Collected data:
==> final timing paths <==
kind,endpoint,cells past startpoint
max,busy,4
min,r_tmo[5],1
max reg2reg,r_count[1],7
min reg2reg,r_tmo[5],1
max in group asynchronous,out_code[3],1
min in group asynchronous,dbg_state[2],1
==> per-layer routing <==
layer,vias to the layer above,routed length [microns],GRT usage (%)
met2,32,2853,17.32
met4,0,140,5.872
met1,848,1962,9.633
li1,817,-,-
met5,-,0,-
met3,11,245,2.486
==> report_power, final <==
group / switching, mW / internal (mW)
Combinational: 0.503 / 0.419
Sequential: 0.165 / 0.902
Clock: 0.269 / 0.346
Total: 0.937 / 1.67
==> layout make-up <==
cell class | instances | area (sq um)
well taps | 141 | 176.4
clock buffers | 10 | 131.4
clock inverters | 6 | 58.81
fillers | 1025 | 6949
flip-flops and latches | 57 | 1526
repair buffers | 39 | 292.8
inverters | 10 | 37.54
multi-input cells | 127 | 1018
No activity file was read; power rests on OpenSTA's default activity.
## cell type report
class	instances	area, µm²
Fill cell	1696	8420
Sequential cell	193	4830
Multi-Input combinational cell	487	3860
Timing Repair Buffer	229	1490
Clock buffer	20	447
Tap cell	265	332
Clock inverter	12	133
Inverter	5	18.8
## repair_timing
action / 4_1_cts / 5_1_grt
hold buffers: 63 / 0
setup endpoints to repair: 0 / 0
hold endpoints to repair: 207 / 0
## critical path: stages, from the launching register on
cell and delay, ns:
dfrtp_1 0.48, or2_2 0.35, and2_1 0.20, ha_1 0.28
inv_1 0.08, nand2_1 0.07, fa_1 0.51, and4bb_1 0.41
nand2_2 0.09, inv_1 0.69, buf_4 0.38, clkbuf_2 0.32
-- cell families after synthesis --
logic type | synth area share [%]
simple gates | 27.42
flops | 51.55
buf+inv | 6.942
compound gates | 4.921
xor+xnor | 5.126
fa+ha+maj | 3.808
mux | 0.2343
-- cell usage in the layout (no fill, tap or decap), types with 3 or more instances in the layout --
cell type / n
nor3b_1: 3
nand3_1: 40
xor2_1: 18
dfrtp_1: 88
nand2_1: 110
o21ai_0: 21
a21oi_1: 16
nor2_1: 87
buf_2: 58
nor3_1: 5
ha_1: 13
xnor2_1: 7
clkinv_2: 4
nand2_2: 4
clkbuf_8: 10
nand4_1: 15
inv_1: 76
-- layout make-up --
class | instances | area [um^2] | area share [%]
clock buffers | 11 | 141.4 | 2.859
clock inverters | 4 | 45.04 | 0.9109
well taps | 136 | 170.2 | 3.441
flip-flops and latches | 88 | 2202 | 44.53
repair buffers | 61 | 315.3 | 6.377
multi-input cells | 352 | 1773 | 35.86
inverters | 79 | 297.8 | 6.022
==> config.mk <==
export PLATFORM = sky130hd
export DESIGN_NAME = sa_sequencer_flat
export DESIGN_NICKNAME = d
export VERILOG_FILES = /design/src/rtl/sa_pkg.sv /design/src/rtl/sa_sequencer_if.sv /design/src/rtl/sa_skew_gen.sv /design/src/rtl/sa_sequencer.sv /design/src/flat_wrapper.sv
export SDC_FILE = /design/constraint.sdc
export NUM_CORES = 1
export LEC_CHECK = 0
export CORE_UTILIZATION = 52
export DETAILED_ROUTE_END_ITERATION = 8
export PLACE_DENSITY = 0.74
export SLEW_MARGIN = 20
export SYNTH_ARGS = -nofsm -noshare
export SYNTH_HDL_FRONTEND = slang
export SYNTH_SLANG_ARGS = --single-unit
==> constraint.sdc <==
create_clock -name clk -period 2.55 [get_ports clk]
set_input_delay 0.51 -clock clk [delete_from_list [all_inputs] [get_ports clk]]
set_output_delay 0.51 -clock clk [all_outputs]
set_load 0.005 [all_outputs]
==> src/rtl/sa_pkg.sv <==
`default_nettype none
// ============================================================================
// Module   : sa_pkg
// Purpose  : Shared states and array dimensions for the systolic-array sequencer.
// Revision : 1.0
// ============================================================================
package sa_pkg;

    typedef enum logic [2:0] {
        IDLE  = 3'd0,
        LOAD  = 3'd1,
        FEED  = 3'd2,
        DRAIN = 3'd3,
        DONE  = 3'd4
    } state_e;

    localparam int ROW_NUM_DEF     = 4;
    localparam int BUFFER_SIZE_DEF = 4;

    localparam int FEED_CYC  = BUFFER_SIZE_DEF + ROW_NUM_DEF - 1;
    localparam int DRAIN_CYC = 2 * ROW_NUM_DEF - 1;

    // Lets parameterised instances derive the same phase lengths.
    function automatic int feed_cyc(input int rows, input int bsz);
        return bsz + rows - 1;
    endfunction

    function automatic int drain_cyc(input int rows);
        return 2 * rows - 1;
    endfunction

endpackage
`default_nettype wire

==> src/rtl/sa_sequencer_if.sv <==
`default_nettype none
// ============================================================================
// Module   : sa_sequencer_if
// Purpose  : Word-pair load handshake plus buffer/PE steering for the sequencer.
// Revision : 1.0
// ============================================================================
interface sa_sequencer_if
    import sa_pkg::*;
#(
    parameter int ROW_NUM = ROW_NUM_DEF
);
    logic               start;
    logic               data_valid;
    logic               read_data;
    logic [ROW_NUM-1:0] in_valid_A;
    logic [ROW_NUM-1:0] in_valid_B;
    logic [ROW_NUM-1:0] mux_select;
    logic               pe_clear;
    logic               busy;
    logic               done;

    modport master (
        output start, data_valid,
        input  read_data, in_valid_A, in_valid_B, mux_select, pe_clear, busy, done
    );

    modport slave (
        input  start, data_valid,
        output read_data, in_valid_A, in_valid_B, mux_select, pe_clear, busy, done
    );
endinterface
`default_nettype wire

==> src/rtl/sa_skew_gen.sv <==
`default_nettype none
// ============================================================================
// Module   : sa_skew_gen
// Purpose  : Registered diagonal skew decode of feed step t into mux_select.
// Revision : 1.0
// ============================================================================
module sa_skew_gen
    import sa_pkg::*;
#(
    parameter int ROW_NUM     = ROW_NUM_DEF,
    parameter int BUFFER_SIZE = BUFFER_SIZE_DEF,
    parameter int T_W         = 4
) (
    input  wire logic               clk,
    input  wire logic               rst_n,
    input  wire logic               en,
    input  wire logic [T_W-1:0]     t,
    output logic      [ROW_NUM-1:0] mux_select
);
    logic [ROW_NUM-1:0] mux_select_d;
    logic [ROW_NUM-1:0] mux_select_q;

    // Row r sees its buffer during steps r .. r+BUFFER_SIZE-1.
    for (genvar r = 0; r < ROW_NUM; r++) begin : g_row
        always_comb begin
            mux_select_d[r] = en && (32'(t) >= r) && (32'(t) < r + BUFFER_SIZE);
        end
    end

    always_ff @(posedge clk or negedge rst_n) begin
        if (!rst_n) begin
            mux_select_q <= '0;
        end else begin
            mux_select_q <= mux_select_d;
        end
    end

    assign mux_select = mux_select_q;

endmodule
`default_nettype wire

==> src/rtl/sa_sequencer.sv <==
`default_nettype none
// ============================================================================
// Module   : sa_sequencer
// Purpose  : Load / skewed feed / drain controller for the 4x4 systolic array.
// Revision : 1.0
// ============================================================================
module sa_sequencer
    import sa_pkg::*;
#(
    parameter int ROW_NUM     = ROW_NUM_DEF,
    parameter int BUFFER_SIZE = BUFFER_SIZE_DEF,
    parameter int CNT_W       = $clog2(ROW_NUM * BUFFER_SIZE + 1)
) (
    input wire logic         clk,
    input wire logic         rst_n,
    sa_sequencer_if.slave    bus
);
    localparam int TOTAL   = ROW_NUM * BUFFER_SIZE;
    localparam int N_FEED  = feed_cyc(ROW_NUM, BUFFER_SIZE);
    localparam int N_DRAIN = drain_cyc(ROW_NUM);
    localparam int PH_MAX  = (N_FEED > N_DRAIN) ? N_FEED : N_DRAIN;
    localparam int PH_W    = $clog2(PH_MAX + 1);
    localparam int RW      = (ROW_NUM > 1) ? $clog2(ROW_NUM) : 1;
    localparam int COL_W   = (BUFFER_SIZE > 1) ? $clog2(BUFFER_SIZE) : 1;

    state_e             state_d,    state_q;
    logic [CNT_W-1:0]   word_cnt_d, word_cnt_q;
    logic [RW-1:0]      row_cnt_d,  row_cnt_q;
    logic [COL_W-1:0]   col_cnt_d,  col_cnt_q;
    logic [PH_W-1:0]    ph_cnt_d,   ph_cnt_q;
    logic               pe_clear_d, pe_clear_q;
    logic               accept_w;
    logic               feed_en_w;
    logic [ROW_NUM-1:0] strobe_w;

    always_comb begin
        state_d    = state_q;
        word_cnt_d = word_cnt_q;
        row_cnt_d  = row_cnt_q;
        col_cnt_d  = col_cnt_q;
        ph_cnt_d   = ph_cnt_q;
        pe_clear_d = 1'b0;
        accept_w   = 1'b0;
        feed_en_w  = 1'b0;
        case (state_q)
            IDLE: begin
                if (bus.start) begin
                    state_d    = LOAD;
                    pe_clear_d = 1'b1;
                    word_cnt_d = '0;
                    row_cnt_d  = '0;
                    col_cnt_d  = '0;
                    ph_cnt_d   = '0;
                end
            end
            LOAD: begin
                accept_w = bus.data_valid;
                if (accept_w) begin
                    word_cnt_d = word_cnt_q + CNT_W'(1);
                    if (col_cnt_q == COL_W'(BUFFER_SIZE - 1)) begin
                        col_cnt_d = '0;
                        row_cnt_d = row_cnt_q + RW'(1);
                    end else begin
                        col_cnt_d = col_cnt_q + COL_W'(1);
                    end
                    if (word_cnt_q == CNT_W'(TOTAL - 1)) begin
                        state_d   = FEED;
                        ph_cnt_d  = '0;
                        feed_en_w = 1'b1;
                    end
                end
            end
            FEED: begin
                // feed_en_w/ph_cnt_d describe the next cycle so the skew register lines up.
                if (ph_cnt_q == PH_W'(N_FEED - 1)) begin
                    state_d  = DRAIN;
                    ph_cnt_d = '0;
                end else begin
                    ph_cnt_d  = ph_cnt_q + PH_W'(1);
                    feed_en_w = 1'b1;
                end
            end
            DRAIN: begin
                if (ph_cnt_q == PH_W'(N_DRAIN - 1)) begin
                    state_d  = DONE;
                    ph_cnt_d = '0;
                end else begin
                    ph_cnt_d = ph_cnt_q + PH_W'(1);
                end
            end
            DONE:    state_d = IDLE;
            default: state_d = IDLE;
        endcase
    end

    always_comb begin
        strobe_w = '0;
        for (int r = 0; r < ROW_NUM; r++) begin
            strobe_w[r] = accept_w && (row_cnt_q == RW'(r));
        end
    end

    always_ff @(posedge clk or negedge rst_n) begin
        if (!rst_n) begin
            state_q    <= IDLE;
            word_cnt_q <= '0;
            row_cnt_q  <= '0;
            col_cnt_q  <= '0;
            ph_cnt_q   <= '0;
            pe_clear_q <= 1'b0;
        end else begin
            state_q    <= state_d;
            word_cnt_q <= word_cnt_d;
            row_cnt_q  <= row_cnt_d;
            col_cnt_q  <= col_cnt_d;
            ph_cnt_q   <= ph_cnt_d;
            pe_clear_q <= pe_clear_d;
        end
    end

    sa_skew_gen #(
        .ROW_NUM     (ROW_NUM),
        .BUFFER_SIZE (BUFFER_SIZE),
        .T_W         (PH_W)
    ) u_skew (
        .clk        (clk),
        .rst_n      (rst_n),
        .en         (feed_en_w),
        .t          (ph_cnt_d),
        .mux_select (bus.mux_select)
    );

    assign bus.read_data  = (state_q == LOAD);
    assign bus.in_valid_A = strobe_w;
    assign bus.in_valid_B = strobe_w;
    assign bus.pe_clear   = pe_clear_q;
    assign bus.busy       = (state_q != IDLE);
    assign bus.done       = (state_q == DONE);

endmodule
`default_nettype wire

==> src/flat_wrapper.sv <==
// flat-port wrapper written by rule: the top's interface ports become plain ports
module sa_sequencer_flat import sa_pkg::*;
#(
    parameter int ROW_NUM     = ROW_NUM_DEF,
    parameter int BUFFER_SIZE = BUFFER_SIZE_DEF,
    parameter int CNT_W       = $clog2(ROW_NUM * BUFFER_SIZE + 1)
)
  (clk, rst_n, bus_start, bus_data_valid, bus_read_data, bus_in_valid_A, bus_in_valid_B, bus_mux_select, bus_pe_clear, bus_busy, bus_done);
  sa_sequencer_if #(.ROW_NUM(ROW_NUM)) bus_i ();
  input wire logic clk;
  input wire logic rst_n;
  input wire logic [$bits(bus_i.start)-1:0] bus_start;
  input wire logic [$bits(bus_i.data_valid)-1:0] bus_data_valid;
  output wire logic [$bits(bus_i.read_data)-1:0] bus_read_data;
  output wire logic [$bits(bus_i.in_valid_A)-1:0] bus_in_valid_A;
  output wire logic [$bits(bus_i.in_valid_B)-1:0] bus_in_valid_B;
  output wire logic [$bits(bus_i.mux_select)-1:0] bus_mux_select;
  output wire logic [$bits(bus_i.pe_clear)-1:0] bus_pe_clear;
  output wire logic [$bits(bus_i.busy)-1:0] bus_busy;
  output wire logic [$bits(bus_i.done)-1:0] bus_done;
  assign bus_i.start = bus_start;
  assign bus_i.data_valid = bus_data_valid;
  assign bus_read_data = bus_i.read_data;
  assign bus_in_valid_A = bus_i.in_valid_A;
  assign bus_in_valid_B = bus_i.in_valid_B;
  assign bus_mux_select = bus_i.mux_select;
  assign bus_pe_clear = bus_i.pe_clear;
  assign bus_busy = bus_i.busy;
  assign bus_done = bus_i.done;
  sa_sequencer #(.ROW_NUM(ROW_NUM), .BUFFER_SIZE(BUFFER_SIZE), .CNT_W(CNT_W)) u_core (.clk(clk), .rst_n(rst_n), .bus(bus_i));
endmodule
After elaboration in Yosys (flattened, before gate mapping)
Cells that the tools add are included.

word-level totals
  output and inout bits = 16
  logic and storage cells = 81
  flip-flop bits (word level) = 20

operators by class
  add/sub/neg operators = 4
  muxes and demuxes = 28
  order comparisons = 7
  reductions and logical operators = 19
  equal/unequal tests = 16

operators with widths
  kind                   number
  $mux W3                9
  $lt A3 B3 Y1 const B   4
  $pmux W3 S4            1
  $logic_and A1 B1 Y1    11
  $mux W2                5
  $mux W5                2
  $pmux W5 S2            1
  $pmux W3 S3            1
  $ne A2 B1 Y1 const B   4
  $pmux W2 S2            2
  $eq A2 B2 Y1 const B   3
  $eq A3 B2 Y1 const B   2
  $eq A3 B3 Y1 const B   2
  $ge A3 B2 Y1 const B   2
  $mux W1                6
  $add A5 B1 Y5 const B  1
  $eq A5 B4 Y1 const B   1
  $reduce_and A5 Y1      1
  $add A2 B1 Y2 const B  2
  $ne A2 B2 Y1 const B   2
  $reduce_and A4 Y1      1
  $add A3 B1 Y3 const B  1
  $eq A3 B1 Y1 const B   1
  $ge A3 B1 Y1 const B   1
  other kinds (8)        8

Longest topological paths before layout
Gate-level depths: netlist of run 1.

  depth in word-level cells = 7
  depth in mapped cells = 9
  gate-level depth less buffers = 8

Cells and area by module
Synthesis of run 1 repeated with hierarchy kept, for this count alone.

unflattened totals
  cell total of the unflattened synthesis = 115
  area, all modules = 1,147.4 um^2

by module, submodules not included
  module        times used  area each (um^2)  cells each  sequential area each (um^2)
  sa_sequencer  1           991.0             102         400.4
  sa_skew_gen   1           156.4             13          100.1

Worst setup path after synthesis of run 1
Ideal clock, no wire load.

  kind = flip-flop to flip-flop
  from = reg u_core.word_cnt_q[0]
  to = reg u_core.u_skew.mux_select_q[1] (netlist: u_core.u_skew.mux_select[1])
  required time = 2.432 ns
  data arrival time = 1.661 ns
  path slack = 0.771 ns
  cell stages (with the launch flop) = 9
  buffers on the path = 0
  setup time = 0.118 ns
  cell sequence = dfrtp_1 > ha_1 > and3_1 > ha_1 > nand3_2 > nand3_1 > a31oi_1 > nor4b_2 > a21o_1

on the way
  cells in the longest elaborated chain, start to end = 7

RTL lines
  element                            line                 RTL
  start: declaration                 sa_sequencer.sv:27   logic [CNT_W-1:0] word_cnt_d, word_cnt_q;
  start signal: assignment           sa_sequencer.sv:113  word_cnt_q <= word_cnt_d;
  $eq A5 B4 Y1 *                     sa_sequencer.sv:66   if (word_cnt_q == CNT_W'(TOTAL - 1)) begin
  $mux W3 *                          sa_sequencer.sv:66
  $mux W3 *                          sa_sequencer.sv:58   if (accept_w) begin
  $pmux W3 S3 *                      sa_sequencer.sv:45   case (state_q)
  via u_core.ph_cnt_d[0]             sa_sequencer.sv:30   logic [PH_W-1:0] ph_cnt_d, ph_cnt_q;
  $ge A3 B1 Y1                       sa_skew_gen.sv:26    mux_select_d[r] = en && (32'(t) >= r) && (32'(t) < r + BUFFER_SIZE);
  $logic_and A1 B1 Y1                sa_skew_gen.sv:26
  $logic_and A1 B1 Y1 *              sa_skew_gen.sv:26
  via u_core.u_skew.mux_select_d[1]  sa_skew_gen.sv:20    logic [ROW_NUM-1:0] mux_select_d;
  end signal: assignment             sa_skew_gen.sv:34    mux_select_q <= mux_select_d;
  end: declaration                   sa_skew_gen.sv:21    logic [ROW_NUM-1:0] mux_select_q;

Mark *: on every way through the listed nets, which the timed path passes. The rest lies on a longest branch.
A chain may end at the register's enable or synchronous reset.

Final worst setup path of run 1
  from = reg u_core.state_q[1]
  to = out bus_in_valid_A[1]

on the way
  cells in the longest elaborated chain, start to end = 3

RTL lines
  element                   line                 RTL
  start: declaration        sa_sequencer.sv:26   state_e state_d, state_q;
  start signal: assignment  sa_sequencer.sv:112  state_q <= state_d;
  $eq A3 B1 Y1              sa_sequencer.sv:45
  $mux W1                   sa_sequencer.sv:45
  $logic_and A1 B1 Y1       sa_sequencer.sv:99   strobe_w[r] = accept_w && (row_cnt_q == RW'(r));
  end: declaration          flat_wrapper.sv:15   output wire logic [$bits(bus_i.in_valid_A)-1:0] bus_in_valid_A;

Every way passes these cells.

==> results_dict.tcl, run 1 <==
set metrics [dict create \
    status "finished, final reports clean" \
    vdd_drop_max_mv 0.628 \
    leakagePower_nw 0.656 \
    drtAntennaViolNets 0 \
    cp-start-kind "flip-flop" \
    syn_nets 128 \
    drt_iter0_markers 16 \
    netSwitchingFraction 0.343 \
    netlist_area_sq_um 1190 \
    clk_latency_ps 310 \
    drv_slew 0 \
    setup_tns_ps 0 \
    wire_per_inst_microns 13.3 \
    layout_setup_ws_ps 187 \
    grt-ovfl-total 0 \
    wl_microns 2170 \
    finalSetupViolations 0 \
    cts.path.max_buffers 2 \
    area_delta_synth_final_pct 19.7 \
    fmax_mhz 423 \
    synth_edf_count 0 \
    min_period_ps 2360 \
    core_sq_um 2060 \
    cts_tree "done" \
    switching_power_mw 0.412 \
    num-nets-final 148 \
    gp_congestion 0.765 \
    worstPathRequired_ps 2040 \
    hp-class "flip-flop to flip-flop" \
    cp_max_fo 11 \
    power_frac_clock 0.215 \
    die_y_microns 49.8 \
    syn_inst 117 \
    final_hold_viol_count 0 \
    async_reset_ff_frac 1.00 \
    die_area_sq_um 2480 \
    total_power_mw 1.20 \
    ys.flop_type "dfrtp_1" \
    firstDrtPassIters 4 \
    antennaDiodeCount 0 \
    ios 20 \
    holdBufCountCts 0 \
    worst_pin_slew_ps 430 \
    yosysWarnings 0 \
    via_per_inst 5.45 \
    fin_worst_skew_ps 5.40 \
    h-tree-depth 1 \
    grt.total_usage 0.214 \
    cap_violations 0 \
    grt_pass1_vias 851 \
    layout_common_cells "dfrtp_1, clkdlybuf4s50_1, o21ai_1" \
    final_common_cell "dfrtp_1" \
    grt_first_pass_wirelength_microns 3890 \
    drive_above_1_share 0.154 \
    cts_resized 0 \
    finalCritPeriodShare 0.927 \
    dp_hpwl_microns 1560 \
    yosysSeqAreaShare 0.422 \
    dp_slack_ps 234 \
    maxSlewHeadroom 0.712 \
    critPathKind "flip-flop to output port" \
    drc 0 \
    clk_pin_slew_ps 110 \
    ys_ff_latch 20 \
    critPathCaptureType "output port" \
    io_buffer_count 19 \
    cts_sinks 20 \
    initial_core_util 0.575 \
    arrival_ps 1850 \
    avgSynthCellArea_sq_um 10.1 \
    row_count 16 \
    synth_cell_type_count 40 \
    seq_power_share 0.406 \
    die_width_microns 49.8 \
    routed-via-count 888 \
    intPower_mw 0.791 \
    rsz0062_at_grt "no" \
    cts_buffers 3 \
    power_density_nw_per_um2 848 \
    power_frac_comb 0.380 \
    grt_max_degree 21 \
    cts-root-buf "clkbuf_4" \
    postCtsSetupBuffers 0 \
    antenna_found_initial 0 \
]
## cells by family after synthesis
logic type	Yosys count	synth area share
buffers and inverters	15	0.0865
adders and majority gates	7	0.0738
DFF	20	0.422
and+or+nand+nor	44	0.248
xor gates and xnor gates	1	0.00739
AOI/OAI and AO/OA	29	0.154
muxes	1	0.00844
## path summary, 6_finish.rpt
path                                      start                           to  slack, ps  depth (start not counted)
setup reg to reg           u_core.word_cnt_q[0]  u_core.u_skew.mux_select[1]        520                          8
hold / removal             u_core.word_cnt_q[3]         u_core.word_cnt_q[3]        490                          1
max in group asynchronous                 rst_n            u_core.state_q[0]       1820                          2
min in group asynchronous                 rst_n           u_core.ph_cnt_q[1]        530                          2
setup / recovery              u_core.state_q[1]            bus_in_valid_A[1]        190                          5
hold reg to reg            u_core.word_cnt_q[3]         u_core.word_cnt_q[3]        490                          1
## layer usage
layer / global-route usage / routed length (microns) / up-vias
met1: 0.289 / 1020 / 418
met5: 0 / 0 / -
met4: 0.114 / 43 / 0
met3: 0.0309 / 69 / 4
li1: - / - / 445
met2: 0.331 / 1030 / 21
## power groups by stage
stage / logic (mW) / registers (mW) / clock network [mW]
6_report: 0.457 / 0.489 / 0.258
5_1_grt: 0.525 / 0.504 / 0.280
4_1_cts: 0.462 / 0.488 / 0.268
3_5_place_dp: 0.458 / 0.494 / 0
3_3_place_gp: 0.438 / 0.484 / 0
2_1_floorplan: 0.342 / 0.474 / 0
## cell usage after synthesis, types with 3 or more instances
library cell   n  area, sq um
dfrtp_1       20          500
a21oi_1        4         20.0
and3_1         6         37.5
buf_4          4         30.0
a22o_1         3         26.3
a31oi_1        4         25.0
buf_6          4         45.0
nand2_1        8         30.0
nor2_1         8         30.0
o21ai_1        9         45.0
ha_1           7         87.6
inv_1          5         18.8
## critical path: stages (launching register included)
cell and delay (ps):
dfrtp_1 420, nor2_4 140, nand2_2 110, inv_2 170, and3_1 200, clkdlybuf4s50_1 510
## cell type report
class	instances	area, sq um
clock buffers	3	22.5
clock inverters	1	30.0
fillers	177	642
inverters	6	22.5
multi-input cells	82	583
flip-flops and latches	20	500
well taps	27	33.8
repair buffers	24	228
## flip-flops by register name, summed over array words and instances, names as in the netlist
register and count:
u_core.word_cnt_q 5, u_core.u_skew.mux_select 4, u_core.ph_cnt_q 3, u_core.state_q 3, u_core.col_cnt_q 2, u_core.row_cnt_q 2, u_core.bus.pe_clear 1
## per-stage QoR
stage	area, sq um	hold WS, ps	instances	util
after floorplan	1190	214	117	-
after global placement	1370	468	159	0.663
after detailed placement	1370	470	159	0.663
after CTS	1420	490	163	0.689
after global routing	1420	523	163	0.689
final	1420	486	163	0.689
(Power assumes the default switching activity.)
==> run 2: changes to the inputs <==
GPL_TIMING_DRIVEN = 0   (was not set)
HOLD_SLACK_MARGIN = 0.12   (was not set)
==> run 2 against run 1 <==
Effect of this change:
- sequential power barely moved
- register-to-register slack got worse by 70 ps
- via count rose by 6.2%
- routed wire length rose by 5.6%
- combinational power rose by 14%
- first-iteration DRC count fell by 56%
- clock power barely moved
- clock skew fell by 3.4 ps
- die area did not move
- flip-flop and latch count did not move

= ABOUT THIS EXERCISE =
Select every line above that contains the word "endpoints", and copy it.

= REPLY =
setup endpoints to repair: 0 / 0
hold endpoints to repair: 207 / 0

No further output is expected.